◆ **Work item**
Go through the entries below line by line and count those containing "setup"; the answer is that count alone.

....................

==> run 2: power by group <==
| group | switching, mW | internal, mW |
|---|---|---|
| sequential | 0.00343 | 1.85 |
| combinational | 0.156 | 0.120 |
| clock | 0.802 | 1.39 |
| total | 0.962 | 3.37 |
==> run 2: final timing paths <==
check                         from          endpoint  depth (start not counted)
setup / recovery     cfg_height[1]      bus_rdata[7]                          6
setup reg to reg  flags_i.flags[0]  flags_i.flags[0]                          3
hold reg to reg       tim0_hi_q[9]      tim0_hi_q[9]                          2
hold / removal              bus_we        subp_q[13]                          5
### src/rtl/seq_pkg.sv
package seq_pkg;
  localparam int CNT_W = 3;
  localparam int BAR_W = 1 << CNT_W;
  localparam int BTN_N = 3;

  typedef enum logic [1:0] {
    MODE_NONE,
    MODE_UP,
    MODE_DOWN,
    MODE_BOUNCE
  } seq_mode_e;

  typedef struct packed {
    logic step;
    logic goUp;
  } seq_strobe_t;
endpackage

### src/rtl/seq_datapath.sv
module seq_datapath
  import seq_pkg::*;
#(
  parameter int W = CNT_W,
  localparam int B = 1 << W
) (
  input  logic         clk,
  input  logic         reset,
  input  seq_strobe_t  strobe,
  output logic [W-1:0] count,
  output logic         atMin,
  output logic         atMax,
  output logic [B-1:0] bar
);
  localparam logic [W-1:0] ONE = W'(1);

  always_ff @(posedge clk) begin
    if (reset) begin
      count <= '0;
    end else if (strobe.step) begin
      count <= strobe.goUp ? count + ONE : count - ONE;
    end
  end

  assign atMax = &count;
  assign atMin = ~|count;

  for (genvar g = 0; g < B; g++) begin : gBar
    assign bar[g] = (int'(count) >= g);
  end
endmodule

....................

◆ **Output for this task**
2